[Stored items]

$ cat src/rtl/dram_seq_pkg.sv
package dram_seq_pkg;

  // Row strobe wanted for the current bus state.
  function automatic logic ras_want(input logic req, input logic wr,
                                    input logic rfsh, input logic boot);
    return req && (rfsh || wr || !boot);
  endfunction

  // Column strobe wanted, given the delayed tap.
  function automatic logic cas_want(input logic tap, input logic req,
                                    input logic rd, input logic wr,
                                    input logic rfsh, input logic boot);
    return tap && req && !rfsh && (wr || (rd && !boot));
  endfunction

  // Pick one half of the address as the DRAM address.
  function automatic logic [7:0] addr_half(input logic [15:0] a, input logic col);
    return col ? a[15:8] : a[7:0];
  endfunction

endpackage
<file path="src/rtl/irqv_pkg.sv">
package irqv_pkg;
  localparam int NUM_SRC  = 28;
  localparam int PRIO_W   = 3;
  localparam int BASE_W   = 16;
  localparam int IDX_W    = 5;
  localparam int DATA_W   = 32;
  localparam int ADDR_W   = 8;
  localparam int PROG_SRC = 16;

  localparam logic [ADDR_W-1:0] OFF_EN    = 8'h00;
  localparam logic [ADDR_W-1:0] OFF_CTRL  = 8'h04;
  localparam logic [ADDR_W-1:0] OFF_BASE  = 8'h14;
  localparam logic [ADDR_W-1:0] OFF_VEC   = 8'h1C;
  localparam logic [ADDR_W-1:0] OFF_PRIOA = 8'h20;
  localparam logic [ADDR_W-1:0] OFF_PRIOB = 8'h24;

  // sources 0..15 with a programmable nibble (0 and 9 are fixed)
  localparam logic [PROG_SRC-1:0] PROG_MASK = 16'b1111_1101_1111_1110;

  function automatic logic [DATA_W-1:0] bank_mask(input int bank);
    logic [DATA_W-1:0] m;
    m = '0;
    for (int n = 0; n < 8; n++)
      if (PROG_MASK[bank*8+n]) m[4*n +: PRIO_W] = '1;
    return m;
  endfunction

  localparam logic [DATA_W-1:0] PRIOA_MASK = bank_mask(0);
  localparam logic [DATA_W-1:0] PRIOB_MASK = bank_mask(1);

  typedef logic [NUM_SRC-1:0][PRIO_W-1:0] prio_arr_t;
endpackage

</file>
<file path="src/rtl/irqv_regfile.sv">
module irqv_regfile
  import irqv_pkg::*;
(
  input  logic                clk,
  input  logic                rst_n,
  input  logic [ADDR_W-1:0]   bus_addr,
  input  logic                bus_we,
  input  logic [DATA_W-1:0]   bus_wdata,
  output logic [NUM_SRC-1:0]  en_q,
  output logic                nest_q,
  output logic [BASE_W-1:0]   base_q,
  output logic [DATA_W-1:0]   prioa_q,
  output logic [DATA_W-1:0]   priob_q
);
  always_ff @(posedge clk or negedge rst_n) begin
    if (!rst_n) begin
      en_q    <= '0;
      nest_q  <= 1'b0;
      base_q  <= '0;
      prioa_q <= '0;
      priob_q <= '0;
    end else if (bus_we) begin
      unique case (bus_addr)
        OFF_EN:    en_q    <= bus_wdata[NUM_SRC-1:0];
        OFF_CTRL:  nest_q  <= bus_wdata[0];
        OFF_BASE:  base_q  <= bus_wdata[BASE_W-1:0];
        OFF_PRIOA: prioa_q <= bus_wdata & PRIOA_MASK;
        OFF_PRIOB: priob_q <= bus_wdata & PRIOB_MASK;
        default: ;
      endcase
    end
  end

  assert_prioa_reserved_R4: assert property (@(posedge clk) disable iff (!rst_n)
    (prioa_q & ~PRIOA_MASK) == '0);
  assert_priob_reserved_R5: assert property (@(posedge clk) disable iff (!rst_n)
    (priob_q & ~PRIOB_MASK) == '0);
  assert_base_hold_R2: assert property (@(posedge clk) disable iff (!rst_n)
    !(bus_we && bus_addr == OFF_BASE) |=> $stable(base_q));
  assert_unmapped_hold_R11: assert property (@(posedge clk) disable iff (!rst_n)
    (bus_we && bus_addr == 8'h40) |=> ($stable(en_q) && $stable(prioa_q) && $stable(priob_q)));
endmodule

</file>
<file path="src/rtl/irqv_arbiter.sv">
module irqv_arbiter
  import irqv_pkg::*;
(
  input  logic               clk,
  input  logic               rst_n,
  input  logic [NUM_SRC-1:0] act,
  input  prio_arr_t          prio,
  output logic               found,
  output logic [IDX_W-1:0]   win_idx
);
  logic [PRIO_W-1:0] best_p;

  // strict "<" keeps the lowest index among equal levels
  always_comb begin
    found   = 1'b0;
    best_p  = '1;
    win_idx = '0;
    for (int i = 0; i < NUM_SRC; i++) begin
      if (act[i] && (!found || prio[i] < best_p)) begin
        found   = 1'b1;
        best_p  = prio[i];
        win_idx = IDX_W'(i);
      end
    end
  end

  assert_winner_active_R6: assert property (@(posedge clk) disable iff (!rst_n)
    found |-> act[win_idx]);
  assert_none_found_R8: assert property (@(posedge clk) disable iff (!rst_n)
    !found |-> ($countones(act) == 0));
endmodule

</file>
<file path="src/rtl/irq_vector_ctrl.sv">
module irq_vector_ctrl
  import irqv_pkg::*;
(
  input  logic                clk,
  input  logic                rst_n,
  input  logic [ADDR_W-1:0]   bus_addr,
  input  logic                bus_we,
  input  logic [DATA_W-1:0]   bus_wdata,
  output logic [DATA_W-1:0]   bus_rdata,
  input  logic [NUM_SRC-1:0]  irq_req,
  output logic                irq_o,
  output logic [DATA_W-1:0]   vec_o
);
  logic [NUM_SRC-1:0] en_q;
  logic               nest_q;
  logic [BASE_W-1:0]  base_q;
  logic [DATA_W-1:0]  prioa_q, priob_q;
  logic [NUM_SRC-1:0] act;
  prio_arr_t          prio;
  logic               found;
  logic [IDX_W-1:0]   win_idx, idx_q;
  logic               irq_q;
  logic [IDX_W-1:0]   idx_field;
  logic [2*DATA_W-1:0] prio_cat;

  irqv_regfile u_regs (
    .clk(clk), .rst_n(rst_n), .bus_addr(bus_addr), .bus_we(bus_we),
    .bus_wdata(bus_wdata), .en_q(en_q), .nest_q(nest_q), .base_q(base_q),
    .prioa_q(prioa_q), .priob_q(priob_q)
  );

  assign prio_cat = {priob_q, prioa_q};

  for (genvar i = 0; i < NUM_SRC; i++) begin : g_prio
    if (i < PROG_SRC && PROG_MASK[i]) begin : g_prog
      assign prio[i] = prio_cat[4*i +: PRIO_W];
    end else begin : g_fixed
      assign prio[i] = '1;
    end
  end

  assign act = irq_req & en_q;

  irqv_arbiter u_arb (
    .clk(clk), .rst_n(rst_n), .act(act), .prio(prio),
    .found(found), .win_idx(win_idx)
  );

  always_ff @(posedge clk or negedge rst_n) begin
    if (!rst_n) begin
      irq_q <= 1'b0;
      idx_q <= '0;
    end else begin
      irq_q <= found;
      idx_q <= win_idx;
    end
  end

  assign irq_o     = irq_q;
  assign idx_field = (nest_q && irq_q) ? idx_q : '0;
  assign vec_o     = DATA_W'({base_q, idx_field, 2'b00});

  always_comb begin
    unique case (bus_addr)
      OFF_EN:    bus_rdata = DATA_W'(en_q);
      OFF_CTRL:  bus_rdata = DATA_W'(nest_q);
      OFF_BASE:  bus_rdata = DATA_W'(base_q);
      OFF_VEC:   bus_rdata = vec_o;
      OFF_PRIOA: bus_rdata = prioa_q;
      OFF_PRIOB: bus_rdata = priob_q;
      default:   bus_rdata = '0;
    endcase
  end

  assert_irq_rise_R9: assert property (@(posedge clk) disable iff (!rst_n)
    (|act) |=> irq_o);
  assert_irq_fall_R9: assert property (@(posedge clk) disable iff (!rst_n)
    !(|act) |=> !irq_o);
  assert_vec_zero_bits_R3: assert property (@(posedge clk) disable iff (!rst_n)
    vec_o[1:0] == 2'b00 && vec_o[31:23] == '0);
  assert_idx_gated_R10: assert property (@(posedge clk) disable iff (!rst_n)
    (!nest_q || !irq_o) |-> vec_o[6:2] == '0);
endmodule

</file>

- Instructions to follow:
Where in the entries does the word "else" occur? Copy out each line that has it.

- Expected answer:
    end else if (bus_we) begin
    end else begin : g_fixed
    end else begin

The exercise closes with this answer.